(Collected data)
____

File: src/hw/rtl/flp_pkg.sv
// Package with widths, coefficients and output rounding for the 30-tap low-pass filter.
`default_nettype none
package flp_pkg;

    localparam int TAPS     = 30;
    localparam int SAMPLE_W = 16;
    localparam int COEF_W   = 16;
    localparam int FRAC_W   = COEF_W - 1;
    localparam int ACC_W    = SAMPLE_W + COEF_W + $clog2(TAPS);
    localparam int SHIFT_W  = ACC_W - FRAC_W;

    typedef logic signed [SAMPLE_W-1:0] sample_t;
    typedef logic signed [COEF_W-1:0]   coef_t;
    typedef logic signed [ACC_W-1:0]    acc_t;

    localparam coef_t COEFS [TAPS] = '{
        -16'sd11,    16'sd58,    16'sd184,   16'sd343,   16'sd429,   16'sd305,
        -16'sd101,  -16'sd696,  -16'sd1182, -16'sd1149, -16'sd259,   16'sd1532,
         16'sd3869,  16'sd6077,  16'sd7419,  16'sd7419,  16'sd6077,  16'sd3869,
         16'sd1532, -16'sd259,  -16'sd1149, -16'sd1182, -16'sd696,  -16'sd101,
         16'sd305,   16'sd429,   16'sd343,   16'sd184,   16'sd58,   -16'sd11
    };

    localparam acc_t    ROUND_HALF = acc_t'(1) <<< (FRAC_W - 1);
    localparam sample_t SAMPLE_MAX = {1'b0, {(SAMPLE_W-1){1'b1}}};
    localparam sample_t SAMPLE_MIN = {1'b1, {(SAMPLE_W-1){1'b0}}};

    // round half up to the sample grid, then clamp
    function automatic sample_t round_sat(input acc_t acc);
        acc_t                      biased;
        logic signed [SHIFT_W-1:0] shifted;
        sample_t                   res;
        biased  = acc + ROUND_HALF;
        shifted = biased[ACC_W-1:FRAC_W];
        if (shifted > SHIFT_W'(SAMPLE_MAX))
            res = SAMPLE_MAX;
        else if (shifted < SHIFT_W'(SAMPLE_MIN))
            res = SAMPLE_MIN;
        else
            res = shifted[SAMPLE_W-1:0];
        return res;
    endfunction

endpackage
`default_nettype wire

File: src/hw/rtl/flp_cell.sv
// One tap cell of the transposed filter: multiply, add the neighbor's sum, register.
`default_nettype none
module flp_cell (
    input  wire logic          clk,
    input  wire logic          rst_n,
    input  wire logic          en,
    input  wire flp_pkg::sample_t sample,
    input  wire flp_pkg::coef_t   coef,
    input  wire flp_pkg::acc_t    sum_in,
    output flp_pkg::acc_t         sum_out
);
    import flp_pkg::*;

    logic signed [SAMPLE_W+COEF_W-1:0] prod;
    acc_t                              sum_reg;
    acc_t                              sum_next;

    always_comb
    begin
        prod     = sample * coef;
        sum_next = ACC_W'(prod) + sum_in;
    end

    always_ff @(posedge clk or negedge rst_n)
    begin
        if (!rst_n)
            sum_reg <= '0;
        else if (en)
            sum_reg <= sum_next;
    end

    assign sum_out = sum_reg;
endmodule
`default_nettype wire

____

__Exercise details__. Give back every line of the data exactly as it was written.

__Result__.
File: src/hw/rtl/flp_pkg.sv
// Package with widths, coefficients and output rounding for the 30-tap low-pass filter.
`default_nettype none
package flp_pkg;

    localparam int TAPS     = 30;
    localparam int SAMPLE_W = 16;
    localparam int COEF_W   = 16;
    localparam int FRAC_W   = COEF_W - 1;
    localparam int ACC_W    = SAMPLE_W + COEF_W + $clog2(TAPS);
    localparam int SHIFT_W  = ACC_W - FRAC_W;

    typedef logic signed [SAMPLE_W-1:0] sample_t;
    typedef logic signed [COEF_W-1:0]   coef_t;
    typedef logic signed [ACC_W-1:0]    acc_t;

    localparam coef_t COEFS [TAPS] = '{
        -16'sd11,    16'sd58,    16'sd184,   16'sd343,   16'sd429,   16'sd305,
        -16'sd101,  -16'sd696,  -16'sd1182, -16'sd1149, -16'sd259,   16'sd1532,
         16'sd3869,  16'sd6077,  16'sd7419,  16'sd7419,  16'sd6077,  16'sd3869,
         16'sd1532, -16'sd259,  -16'sd1149, -16'sd1182, -16'sd696,  -16'sd101,
         16'sd305,   16'sd429,   16'sd343,   16'sd184,   16'sd58,   -16'sd11
    };

    localparam acc_t    ROUND_HALF = acc_t'(1) <<< (FRAC_W - 1);
    localparam sample_t SAMPLE_MAX = {1'b0, {(SAMPLE_W-1){1'b1}}};
    localparam sample_t SAMPLE_MIN = {1'b1, {(SAMPLE_W-1){1'b0}}};

    // round half up to the sample grid, then clamp
    function automatic sample_t round_sat(input acc_t acc);
        acc_t                      biased;
        logic signed [SHIFT_W-1:0] shifted;
        sample_t                   res;
        biased  = acc + ROUND_HALF;
        shifted = biased[ACC_W-1:FRAC_W];
        if (shifted > SHIFT_W'(SAMPLE_MAX))
            res = SAMPLE_MAX;
        else if (shifted < SHIFT_W'(SAMPLE_MIN))
            res = SAMPLE_MIN;
        else
            res = shifted[SAMPLE_W-1:0];
        return res;
    endfunction

endpackage
`default_nettype wire

File: src/hw/rtl/flp_cell.sv
// One tap cell of the transposed filter: multiply, add the neighbor's sum, register.
`default_nettype none
module flp_cell (
    input  wire logic          clk,
    input  wire logic          rst_n,
    input  wire logic          en,
    input  wire flp_pkg::sample_t sample,
    input  wire flp_pkg::coef_t   coef,
    input  wire flp_pkg::acc_t    sum_in,
    output flp_pkg::acc_t         sum_out
);
    import flp_pkg::*;

    logic signed [SAMPLE_W+COEF_W-1:0] prod;
    acc_t                              sum_reg;
    acc_t                              sum_next;

    always_comb
    begin
        prod     = sample * coef;
        sum_next = ACC_W'(prod) + sum_in;
    end

    always_ff @(posedge clk or negedge rst_n)
    begin
        if (!rst_n)
            sum_reg <= '0;
        else if (en)
            sum_reg <= sum_next;
    end

    assign sum_out = sum_reg;
endmodule
`default_nettype wire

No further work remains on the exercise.